When you find the line with "File: config.mk" among the records below, reproduce it and each line after it exactly, ending with the line with "export CORE_MARGIN = 3".

·····

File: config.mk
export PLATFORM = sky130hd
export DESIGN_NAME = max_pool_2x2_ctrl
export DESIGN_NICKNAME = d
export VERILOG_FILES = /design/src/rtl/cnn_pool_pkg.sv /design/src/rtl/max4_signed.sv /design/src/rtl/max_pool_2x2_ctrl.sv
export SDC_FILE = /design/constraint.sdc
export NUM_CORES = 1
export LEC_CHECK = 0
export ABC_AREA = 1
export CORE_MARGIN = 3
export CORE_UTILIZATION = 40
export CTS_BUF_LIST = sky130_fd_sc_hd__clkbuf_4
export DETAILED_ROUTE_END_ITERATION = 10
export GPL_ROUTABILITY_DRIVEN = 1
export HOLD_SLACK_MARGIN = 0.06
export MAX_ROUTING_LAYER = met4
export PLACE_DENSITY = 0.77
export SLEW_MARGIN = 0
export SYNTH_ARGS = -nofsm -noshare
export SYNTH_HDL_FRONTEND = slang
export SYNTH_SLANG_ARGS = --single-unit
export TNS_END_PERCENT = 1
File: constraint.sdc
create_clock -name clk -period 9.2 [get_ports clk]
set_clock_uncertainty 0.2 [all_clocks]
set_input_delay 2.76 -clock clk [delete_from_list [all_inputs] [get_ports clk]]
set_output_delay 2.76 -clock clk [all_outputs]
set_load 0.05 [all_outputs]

·····

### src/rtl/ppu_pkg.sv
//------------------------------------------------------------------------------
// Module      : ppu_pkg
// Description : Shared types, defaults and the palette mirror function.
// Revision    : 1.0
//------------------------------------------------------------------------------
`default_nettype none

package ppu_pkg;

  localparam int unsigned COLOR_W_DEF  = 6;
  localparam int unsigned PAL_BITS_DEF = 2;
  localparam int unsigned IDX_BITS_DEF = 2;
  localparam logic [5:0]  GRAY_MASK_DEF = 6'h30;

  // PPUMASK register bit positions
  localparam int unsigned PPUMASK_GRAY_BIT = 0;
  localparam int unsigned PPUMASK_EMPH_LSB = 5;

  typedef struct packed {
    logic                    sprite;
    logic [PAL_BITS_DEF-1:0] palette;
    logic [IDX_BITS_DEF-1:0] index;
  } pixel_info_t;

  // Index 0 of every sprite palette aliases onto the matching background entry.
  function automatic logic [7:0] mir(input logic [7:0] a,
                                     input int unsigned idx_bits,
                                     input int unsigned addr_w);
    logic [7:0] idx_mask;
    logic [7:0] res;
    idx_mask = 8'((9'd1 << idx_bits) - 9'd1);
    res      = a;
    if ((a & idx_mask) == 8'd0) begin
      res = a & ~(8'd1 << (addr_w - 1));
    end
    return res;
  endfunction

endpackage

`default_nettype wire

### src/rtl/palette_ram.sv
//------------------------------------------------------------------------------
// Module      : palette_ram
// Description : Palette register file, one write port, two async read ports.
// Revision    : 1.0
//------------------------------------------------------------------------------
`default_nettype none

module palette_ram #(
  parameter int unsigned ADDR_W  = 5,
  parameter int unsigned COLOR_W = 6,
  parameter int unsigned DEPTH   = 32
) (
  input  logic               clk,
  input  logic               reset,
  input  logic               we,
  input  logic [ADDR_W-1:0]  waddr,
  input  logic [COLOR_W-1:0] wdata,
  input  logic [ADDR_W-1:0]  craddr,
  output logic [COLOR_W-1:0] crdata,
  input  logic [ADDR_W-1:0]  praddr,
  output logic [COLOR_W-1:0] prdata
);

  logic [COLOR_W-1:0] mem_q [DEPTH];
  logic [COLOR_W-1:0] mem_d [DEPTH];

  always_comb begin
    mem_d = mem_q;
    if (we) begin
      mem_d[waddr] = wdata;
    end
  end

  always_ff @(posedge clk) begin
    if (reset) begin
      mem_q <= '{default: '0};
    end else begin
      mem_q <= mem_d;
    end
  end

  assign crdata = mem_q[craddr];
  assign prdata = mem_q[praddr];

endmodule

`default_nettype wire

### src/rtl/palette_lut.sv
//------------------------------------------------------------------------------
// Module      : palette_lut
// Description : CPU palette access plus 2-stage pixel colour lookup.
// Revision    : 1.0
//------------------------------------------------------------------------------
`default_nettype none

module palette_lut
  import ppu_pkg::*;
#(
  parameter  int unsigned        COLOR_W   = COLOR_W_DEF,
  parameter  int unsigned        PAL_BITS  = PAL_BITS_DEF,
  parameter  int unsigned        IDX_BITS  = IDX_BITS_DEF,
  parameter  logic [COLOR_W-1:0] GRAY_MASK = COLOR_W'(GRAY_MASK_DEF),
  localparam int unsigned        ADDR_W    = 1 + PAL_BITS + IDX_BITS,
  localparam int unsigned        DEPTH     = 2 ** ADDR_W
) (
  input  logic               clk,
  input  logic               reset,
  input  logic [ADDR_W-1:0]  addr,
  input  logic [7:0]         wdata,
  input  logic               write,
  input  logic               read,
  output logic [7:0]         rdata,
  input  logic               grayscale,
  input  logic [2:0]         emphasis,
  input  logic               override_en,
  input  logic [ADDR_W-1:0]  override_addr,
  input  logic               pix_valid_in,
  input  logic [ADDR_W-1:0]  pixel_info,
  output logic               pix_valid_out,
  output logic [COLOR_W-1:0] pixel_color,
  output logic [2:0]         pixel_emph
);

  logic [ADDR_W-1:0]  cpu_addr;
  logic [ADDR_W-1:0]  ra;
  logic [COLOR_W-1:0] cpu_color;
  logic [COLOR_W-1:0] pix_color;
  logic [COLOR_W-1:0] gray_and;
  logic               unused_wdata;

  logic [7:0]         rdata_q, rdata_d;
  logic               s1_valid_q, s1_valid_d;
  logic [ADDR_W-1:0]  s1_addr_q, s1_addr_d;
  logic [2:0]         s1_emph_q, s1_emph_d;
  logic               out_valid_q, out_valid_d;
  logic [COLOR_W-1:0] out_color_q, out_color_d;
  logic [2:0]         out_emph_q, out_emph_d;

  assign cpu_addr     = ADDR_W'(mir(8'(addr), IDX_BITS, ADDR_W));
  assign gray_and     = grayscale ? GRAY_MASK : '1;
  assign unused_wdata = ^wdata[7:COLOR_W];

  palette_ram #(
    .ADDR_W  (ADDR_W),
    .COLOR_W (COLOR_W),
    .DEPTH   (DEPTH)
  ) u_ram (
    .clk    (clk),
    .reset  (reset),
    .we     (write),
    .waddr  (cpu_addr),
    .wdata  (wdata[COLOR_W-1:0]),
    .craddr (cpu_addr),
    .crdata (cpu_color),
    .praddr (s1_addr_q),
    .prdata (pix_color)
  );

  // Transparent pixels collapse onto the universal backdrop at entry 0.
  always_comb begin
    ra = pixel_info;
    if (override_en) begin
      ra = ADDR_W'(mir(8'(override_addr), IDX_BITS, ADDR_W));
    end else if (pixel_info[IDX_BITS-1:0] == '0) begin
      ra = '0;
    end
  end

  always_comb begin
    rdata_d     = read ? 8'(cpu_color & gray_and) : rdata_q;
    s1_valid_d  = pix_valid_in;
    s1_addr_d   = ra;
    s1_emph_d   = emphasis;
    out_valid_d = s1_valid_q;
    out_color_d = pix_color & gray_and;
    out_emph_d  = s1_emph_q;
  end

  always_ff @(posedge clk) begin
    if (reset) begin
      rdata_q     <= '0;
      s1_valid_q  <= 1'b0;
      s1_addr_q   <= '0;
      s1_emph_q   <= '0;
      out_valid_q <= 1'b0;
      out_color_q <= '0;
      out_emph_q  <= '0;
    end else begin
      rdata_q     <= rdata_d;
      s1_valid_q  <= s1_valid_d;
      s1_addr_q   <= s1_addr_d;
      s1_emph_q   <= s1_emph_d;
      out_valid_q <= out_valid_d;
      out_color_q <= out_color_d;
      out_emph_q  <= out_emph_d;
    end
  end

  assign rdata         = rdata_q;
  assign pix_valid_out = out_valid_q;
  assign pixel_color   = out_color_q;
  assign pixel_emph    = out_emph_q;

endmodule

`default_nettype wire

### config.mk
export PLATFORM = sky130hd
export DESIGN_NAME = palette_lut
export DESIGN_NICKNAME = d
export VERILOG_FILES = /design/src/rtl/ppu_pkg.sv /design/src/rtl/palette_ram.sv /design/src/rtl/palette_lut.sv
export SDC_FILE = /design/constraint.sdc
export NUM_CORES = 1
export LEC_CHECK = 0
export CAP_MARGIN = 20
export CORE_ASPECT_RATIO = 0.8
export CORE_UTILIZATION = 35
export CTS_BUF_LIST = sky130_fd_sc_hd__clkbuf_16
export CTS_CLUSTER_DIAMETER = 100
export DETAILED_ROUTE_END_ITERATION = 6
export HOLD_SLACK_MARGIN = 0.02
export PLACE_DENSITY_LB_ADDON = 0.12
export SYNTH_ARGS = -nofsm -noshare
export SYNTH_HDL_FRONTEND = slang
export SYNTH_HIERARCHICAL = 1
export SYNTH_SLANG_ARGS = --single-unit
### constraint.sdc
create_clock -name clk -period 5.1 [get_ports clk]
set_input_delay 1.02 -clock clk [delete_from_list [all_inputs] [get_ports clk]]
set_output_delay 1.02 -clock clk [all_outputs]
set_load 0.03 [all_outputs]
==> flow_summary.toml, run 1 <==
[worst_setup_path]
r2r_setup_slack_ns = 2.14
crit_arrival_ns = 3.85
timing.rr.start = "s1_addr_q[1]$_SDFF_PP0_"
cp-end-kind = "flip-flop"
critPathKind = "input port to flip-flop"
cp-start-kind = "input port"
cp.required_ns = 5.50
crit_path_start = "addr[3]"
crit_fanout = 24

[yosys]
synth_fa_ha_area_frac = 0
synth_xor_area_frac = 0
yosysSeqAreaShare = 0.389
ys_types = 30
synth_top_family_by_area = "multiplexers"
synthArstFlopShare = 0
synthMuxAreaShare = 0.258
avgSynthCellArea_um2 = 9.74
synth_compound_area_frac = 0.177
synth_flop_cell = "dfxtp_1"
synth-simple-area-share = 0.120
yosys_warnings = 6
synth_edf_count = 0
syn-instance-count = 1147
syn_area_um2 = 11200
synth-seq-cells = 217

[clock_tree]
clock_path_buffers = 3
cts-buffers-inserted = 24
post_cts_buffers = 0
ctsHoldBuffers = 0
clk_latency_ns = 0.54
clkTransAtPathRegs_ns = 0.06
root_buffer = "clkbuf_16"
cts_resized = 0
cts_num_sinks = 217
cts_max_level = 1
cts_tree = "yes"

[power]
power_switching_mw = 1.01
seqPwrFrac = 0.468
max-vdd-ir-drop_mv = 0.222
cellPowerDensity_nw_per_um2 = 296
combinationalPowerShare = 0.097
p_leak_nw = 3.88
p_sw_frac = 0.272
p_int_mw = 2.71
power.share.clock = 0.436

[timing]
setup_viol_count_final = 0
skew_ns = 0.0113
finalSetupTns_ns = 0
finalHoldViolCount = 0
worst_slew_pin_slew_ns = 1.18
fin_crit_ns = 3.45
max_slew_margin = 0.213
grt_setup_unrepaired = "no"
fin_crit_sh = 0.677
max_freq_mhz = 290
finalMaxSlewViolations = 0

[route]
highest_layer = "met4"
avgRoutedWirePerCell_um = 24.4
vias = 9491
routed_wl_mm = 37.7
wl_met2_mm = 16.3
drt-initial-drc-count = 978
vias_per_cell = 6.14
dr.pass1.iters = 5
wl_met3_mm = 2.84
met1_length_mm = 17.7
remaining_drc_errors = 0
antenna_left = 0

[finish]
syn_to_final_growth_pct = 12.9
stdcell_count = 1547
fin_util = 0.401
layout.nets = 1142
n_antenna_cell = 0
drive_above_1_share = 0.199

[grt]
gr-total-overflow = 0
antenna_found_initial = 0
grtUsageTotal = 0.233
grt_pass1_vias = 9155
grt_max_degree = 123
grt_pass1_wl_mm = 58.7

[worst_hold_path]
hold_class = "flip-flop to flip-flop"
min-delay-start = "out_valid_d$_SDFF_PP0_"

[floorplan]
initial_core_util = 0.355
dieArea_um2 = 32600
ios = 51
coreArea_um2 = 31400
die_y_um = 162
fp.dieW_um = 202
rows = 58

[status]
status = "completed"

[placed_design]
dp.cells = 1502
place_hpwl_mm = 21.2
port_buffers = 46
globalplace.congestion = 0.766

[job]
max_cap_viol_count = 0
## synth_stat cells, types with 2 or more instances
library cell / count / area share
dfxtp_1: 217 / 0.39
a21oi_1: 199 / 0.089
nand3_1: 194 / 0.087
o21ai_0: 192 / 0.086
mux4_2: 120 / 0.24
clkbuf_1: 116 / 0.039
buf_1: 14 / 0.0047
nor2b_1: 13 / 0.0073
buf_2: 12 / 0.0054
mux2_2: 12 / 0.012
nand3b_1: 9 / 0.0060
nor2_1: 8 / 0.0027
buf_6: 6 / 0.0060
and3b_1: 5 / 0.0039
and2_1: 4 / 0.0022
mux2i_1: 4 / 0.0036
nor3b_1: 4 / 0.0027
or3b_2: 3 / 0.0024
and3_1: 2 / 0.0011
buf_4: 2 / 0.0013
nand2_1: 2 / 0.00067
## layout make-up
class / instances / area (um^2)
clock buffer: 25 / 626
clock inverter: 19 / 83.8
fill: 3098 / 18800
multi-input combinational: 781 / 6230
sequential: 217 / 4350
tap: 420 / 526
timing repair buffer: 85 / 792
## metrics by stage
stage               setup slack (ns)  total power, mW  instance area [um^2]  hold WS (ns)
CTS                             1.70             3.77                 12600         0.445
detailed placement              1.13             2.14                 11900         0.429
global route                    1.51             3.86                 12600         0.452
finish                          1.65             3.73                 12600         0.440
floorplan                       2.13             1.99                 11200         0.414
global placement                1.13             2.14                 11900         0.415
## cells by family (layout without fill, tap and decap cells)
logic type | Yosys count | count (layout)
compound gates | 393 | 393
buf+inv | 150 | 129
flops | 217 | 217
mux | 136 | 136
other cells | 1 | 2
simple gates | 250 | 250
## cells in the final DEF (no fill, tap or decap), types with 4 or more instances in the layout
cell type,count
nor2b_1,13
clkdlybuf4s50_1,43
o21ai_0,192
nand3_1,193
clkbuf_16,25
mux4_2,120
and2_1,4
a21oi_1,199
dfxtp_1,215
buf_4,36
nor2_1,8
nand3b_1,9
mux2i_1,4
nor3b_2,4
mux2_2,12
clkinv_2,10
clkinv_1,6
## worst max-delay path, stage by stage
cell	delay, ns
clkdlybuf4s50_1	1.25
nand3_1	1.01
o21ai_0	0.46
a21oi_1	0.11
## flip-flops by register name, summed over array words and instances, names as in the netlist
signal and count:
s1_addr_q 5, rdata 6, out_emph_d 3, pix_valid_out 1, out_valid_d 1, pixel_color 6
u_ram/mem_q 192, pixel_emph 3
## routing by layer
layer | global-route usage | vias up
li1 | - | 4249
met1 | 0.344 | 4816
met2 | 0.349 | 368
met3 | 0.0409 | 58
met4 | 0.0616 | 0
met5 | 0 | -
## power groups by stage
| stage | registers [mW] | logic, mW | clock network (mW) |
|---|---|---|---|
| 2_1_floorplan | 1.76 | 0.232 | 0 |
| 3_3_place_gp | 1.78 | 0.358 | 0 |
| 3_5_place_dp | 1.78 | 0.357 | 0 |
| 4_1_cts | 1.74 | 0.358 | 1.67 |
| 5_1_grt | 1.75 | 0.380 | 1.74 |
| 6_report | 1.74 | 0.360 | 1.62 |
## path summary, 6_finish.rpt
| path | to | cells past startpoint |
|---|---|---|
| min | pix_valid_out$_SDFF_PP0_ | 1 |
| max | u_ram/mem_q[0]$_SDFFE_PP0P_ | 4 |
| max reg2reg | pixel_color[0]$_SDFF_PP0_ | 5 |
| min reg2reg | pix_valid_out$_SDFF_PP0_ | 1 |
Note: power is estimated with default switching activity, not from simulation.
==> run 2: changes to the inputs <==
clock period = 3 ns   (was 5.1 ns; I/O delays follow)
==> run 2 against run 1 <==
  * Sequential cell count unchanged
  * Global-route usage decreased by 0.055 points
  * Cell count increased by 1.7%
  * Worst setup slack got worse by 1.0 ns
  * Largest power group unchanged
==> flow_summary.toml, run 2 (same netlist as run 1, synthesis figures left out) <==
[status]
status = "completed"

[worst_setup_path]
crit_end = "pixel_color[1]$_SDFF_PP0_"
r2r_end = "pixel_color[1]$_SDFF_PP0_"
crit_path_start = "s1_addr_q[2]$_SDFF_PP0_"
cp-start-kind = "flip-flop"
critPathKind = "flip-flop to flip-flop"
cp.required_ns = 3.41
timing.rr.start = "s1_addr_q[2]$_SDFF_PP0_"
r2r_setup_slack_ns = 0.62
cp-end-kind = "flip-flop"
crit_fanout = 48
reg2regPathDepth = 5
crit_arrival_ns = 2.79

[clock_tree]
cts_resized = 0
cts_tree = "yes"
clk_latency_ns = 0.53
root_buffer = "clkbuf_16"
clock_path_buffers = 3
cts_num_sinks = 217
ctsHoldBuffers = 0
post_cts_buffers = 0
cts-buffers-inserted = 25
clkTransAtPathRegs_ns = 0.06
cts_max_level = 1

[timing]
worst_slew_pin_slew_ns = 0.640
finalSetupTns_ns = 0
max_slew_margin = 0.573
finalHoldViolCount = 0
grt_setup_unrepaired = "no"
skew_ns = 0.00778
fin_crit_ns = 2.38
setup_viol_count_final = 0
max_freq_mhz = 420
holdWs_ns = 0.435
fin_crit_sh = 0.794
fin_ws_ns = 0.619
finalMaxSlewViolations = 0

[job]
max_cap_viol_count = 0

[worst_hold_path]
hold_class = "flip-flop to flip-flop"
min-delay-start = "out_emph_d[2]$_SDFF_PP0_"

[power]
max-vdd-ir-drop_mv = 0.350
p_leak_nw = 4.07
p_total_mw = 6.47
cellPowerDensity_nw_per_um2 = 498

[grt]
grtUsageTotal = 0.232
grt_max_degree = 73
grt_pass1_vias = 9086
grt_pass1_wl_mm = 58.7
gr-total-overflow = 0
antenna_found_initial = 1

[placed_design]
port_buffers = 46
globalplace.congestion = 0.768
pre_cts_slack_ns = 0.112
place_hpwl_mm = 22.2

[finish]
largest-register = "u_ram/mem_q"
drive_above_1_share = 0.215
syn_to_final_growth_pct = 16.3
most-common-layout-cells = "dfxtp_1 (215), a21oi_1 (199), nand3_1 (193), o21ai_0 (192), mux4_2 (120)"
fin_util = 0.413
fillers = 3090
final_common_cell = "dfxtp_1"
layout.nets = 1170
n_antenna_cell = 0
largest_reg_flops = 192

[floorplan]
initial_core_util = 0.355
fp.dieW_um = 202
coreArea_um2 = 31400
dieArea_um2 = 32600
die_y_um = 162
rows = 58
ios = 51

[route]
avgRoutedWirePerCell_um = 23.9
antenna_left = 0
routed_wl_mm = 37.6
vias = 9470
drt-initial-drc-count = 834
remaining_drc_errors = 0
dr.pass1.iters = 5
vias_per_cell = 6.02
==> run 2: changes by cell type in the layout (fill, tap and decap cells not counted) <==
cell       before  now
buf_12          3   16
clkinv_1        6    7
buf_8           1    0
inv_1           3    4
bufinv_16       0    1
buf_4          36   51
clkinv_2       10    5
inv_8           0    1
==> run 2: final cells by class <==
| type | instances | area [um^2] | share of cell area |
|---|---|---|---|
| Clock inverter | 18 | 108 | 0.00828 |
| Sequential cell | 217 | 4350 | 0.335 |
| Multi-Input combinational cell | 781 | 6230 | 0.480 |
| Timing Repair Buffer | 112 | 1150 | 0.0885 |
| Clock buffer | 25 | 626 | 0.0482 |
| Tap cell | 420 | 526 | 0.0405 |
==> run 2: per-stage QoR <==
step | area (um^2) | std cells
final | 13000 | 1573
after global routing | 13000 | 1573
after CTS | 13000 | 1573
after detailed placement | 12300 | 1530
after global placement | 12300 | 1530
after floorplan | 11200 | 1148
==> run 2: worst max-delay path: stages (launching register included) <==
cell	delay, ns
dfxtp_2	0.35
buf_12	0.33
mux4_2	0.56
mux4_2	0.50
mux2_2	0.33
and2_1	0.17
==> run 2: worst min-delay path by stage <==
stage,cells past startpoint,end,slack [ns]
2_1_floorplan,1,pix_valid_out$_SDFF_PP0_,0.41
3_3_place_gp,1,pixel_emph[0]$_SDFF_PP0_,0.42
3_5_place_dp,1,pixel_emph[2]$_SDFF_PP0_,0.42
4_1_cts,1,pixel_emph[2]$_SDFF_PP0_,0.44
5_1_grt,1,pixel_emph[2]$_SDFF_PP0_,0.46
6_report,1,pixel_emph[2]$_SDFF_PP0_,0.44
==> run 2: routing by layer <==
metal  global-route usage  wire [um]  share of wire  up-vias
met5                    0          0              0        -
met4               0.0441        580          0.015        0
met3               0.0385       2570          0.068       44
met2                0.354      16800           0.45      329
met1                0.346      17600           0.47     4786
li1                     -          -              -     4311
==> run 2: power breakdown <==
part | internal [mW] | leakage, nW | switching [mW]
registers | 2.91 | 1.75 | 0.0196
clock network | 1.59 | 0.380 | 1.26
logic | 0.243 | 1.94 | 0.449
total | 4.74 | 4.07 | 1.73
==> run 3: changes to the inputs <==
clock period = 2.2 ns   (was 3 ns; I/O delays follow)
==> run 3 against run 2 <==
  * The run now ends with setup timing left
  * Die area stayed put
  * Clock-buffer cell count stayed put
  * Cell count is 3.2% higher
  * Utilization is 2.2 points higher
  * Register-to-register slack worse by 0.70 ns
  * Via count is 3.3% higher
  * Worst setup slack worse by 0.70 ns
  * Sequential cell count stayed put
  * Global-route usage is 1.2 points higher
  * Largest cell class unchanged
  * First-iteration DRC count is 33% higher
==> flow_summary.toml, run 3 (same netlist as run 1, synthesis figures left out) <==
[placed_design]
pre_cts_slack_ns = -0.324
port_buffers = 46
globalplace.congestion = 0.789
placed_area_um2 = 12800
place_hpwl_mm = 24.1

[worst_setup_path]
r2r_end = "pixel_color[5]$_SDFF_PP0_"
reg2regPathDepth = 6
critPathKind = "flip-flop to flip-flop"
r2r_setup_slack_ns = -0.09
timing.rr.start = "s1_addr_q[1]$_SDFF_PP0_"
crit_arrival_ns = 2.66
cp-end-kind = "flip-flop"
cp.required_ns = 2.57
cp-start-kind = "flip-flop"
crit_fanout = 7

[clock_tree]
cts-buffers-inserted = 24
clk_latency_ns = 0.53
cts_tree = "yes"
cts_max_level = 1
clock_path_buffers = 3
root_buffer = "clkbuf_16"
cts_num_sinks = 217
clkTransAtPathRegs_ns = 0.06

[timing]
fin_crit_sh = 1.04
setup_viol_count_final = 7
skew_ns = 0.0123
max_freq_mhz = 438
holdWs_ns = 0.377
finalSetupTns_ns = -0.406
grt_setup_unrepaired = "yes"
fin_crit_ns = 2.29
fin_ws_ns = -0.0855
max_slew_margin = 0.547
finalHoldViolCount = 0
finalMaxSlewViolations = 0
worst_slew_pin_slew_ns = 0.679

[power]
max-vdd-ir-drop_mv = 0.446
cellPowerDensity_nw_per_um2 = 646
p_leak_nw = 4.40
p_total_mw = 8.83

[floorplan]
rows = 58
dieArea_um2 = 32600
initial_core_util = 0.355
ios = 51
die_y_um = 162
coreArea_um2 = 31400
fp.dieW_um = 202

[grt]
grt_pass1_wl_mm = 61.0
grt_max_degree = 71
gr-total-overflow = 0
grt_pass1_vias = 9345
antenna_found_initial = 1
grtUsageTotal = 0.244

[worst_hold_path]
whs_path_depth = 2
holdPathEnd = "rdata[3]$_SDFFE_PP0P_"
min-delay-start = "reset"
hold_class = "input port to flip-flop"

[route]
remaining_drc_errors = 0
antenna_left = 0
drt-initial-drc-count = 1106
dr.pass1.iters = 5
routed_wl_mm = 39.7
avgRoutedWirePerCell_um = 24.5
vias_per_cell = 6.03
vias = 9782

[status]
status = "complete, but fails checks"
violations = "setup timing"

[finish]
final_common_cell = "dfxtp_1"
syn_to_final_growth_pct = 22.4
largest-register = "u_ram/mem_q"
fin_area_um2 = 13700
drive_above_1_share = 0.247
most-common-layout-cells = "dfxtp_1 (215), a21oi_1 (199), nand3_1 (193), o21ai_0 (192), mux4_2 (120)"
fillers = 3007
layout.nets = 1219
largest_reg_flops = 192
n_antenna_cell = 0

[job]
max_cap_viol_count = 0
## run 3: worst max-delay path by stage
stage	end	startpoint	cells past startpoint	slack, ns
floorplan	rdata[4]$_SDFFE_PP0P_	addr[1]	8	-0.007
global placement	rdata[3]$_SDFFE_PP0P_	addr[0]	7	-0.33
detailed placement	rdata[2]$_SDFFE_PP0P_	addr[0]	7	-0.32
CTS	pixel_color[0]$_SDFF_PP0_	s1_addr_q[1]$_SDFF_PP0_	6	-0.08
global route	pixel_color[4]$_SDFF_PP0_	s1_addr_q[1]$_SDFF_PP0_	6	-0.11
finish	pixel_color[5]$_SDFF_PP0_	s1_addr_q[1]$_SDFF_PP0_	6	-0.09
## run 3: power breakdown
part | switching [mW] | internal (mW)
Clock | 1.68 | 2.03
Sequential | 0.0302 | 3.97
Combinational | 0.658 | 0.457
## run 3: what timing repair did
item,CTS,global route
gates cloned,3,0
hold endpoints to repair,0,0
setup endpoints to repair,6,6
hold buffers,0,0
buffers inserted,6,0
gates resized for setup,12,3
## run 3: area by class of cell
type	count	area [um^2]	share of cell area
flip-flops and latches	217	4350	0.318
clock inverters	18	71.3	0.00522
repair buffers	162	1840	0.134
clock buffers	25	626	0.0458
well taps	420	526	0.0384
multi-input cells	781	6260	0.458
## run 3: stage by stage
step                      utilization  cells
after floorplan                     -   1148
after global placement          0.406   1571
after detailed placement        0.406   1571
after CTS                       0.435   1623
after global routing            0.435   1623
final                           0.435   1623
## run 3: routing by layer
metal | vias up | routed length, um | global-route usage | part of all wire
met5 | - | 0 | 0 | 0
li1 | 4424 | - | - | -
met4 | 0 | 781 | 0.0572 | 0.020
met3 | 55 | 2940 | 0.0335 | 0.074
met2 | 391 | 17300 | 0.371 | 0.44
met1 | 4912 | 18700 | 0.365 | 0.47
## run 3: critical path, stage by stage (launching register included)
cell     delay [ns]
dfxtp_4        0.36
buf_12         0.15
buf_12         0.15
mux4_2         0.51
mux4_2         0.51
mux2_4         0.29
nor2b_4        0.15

·····

EXERCISE RESULT:
File: config.mk
export PLATFORM = sky130hd
export DESIGN_NAME = max_pool_2x2_ctrl
export DESIGN_NICKNAME = d
export VERILOG_FILES = /design/src/rtl/cnn_pool_pkg.sv /design/src/rtl/max4_signed.sv /design/src/rtl/max_pool_2x2_ctrl.sv
export SDC_FILE = /design/constraint.sdc
export NUM_CORES = 1
export LEC_CHECK = 0
export ABC_AREA = 1
export CORE_MARGIN = 3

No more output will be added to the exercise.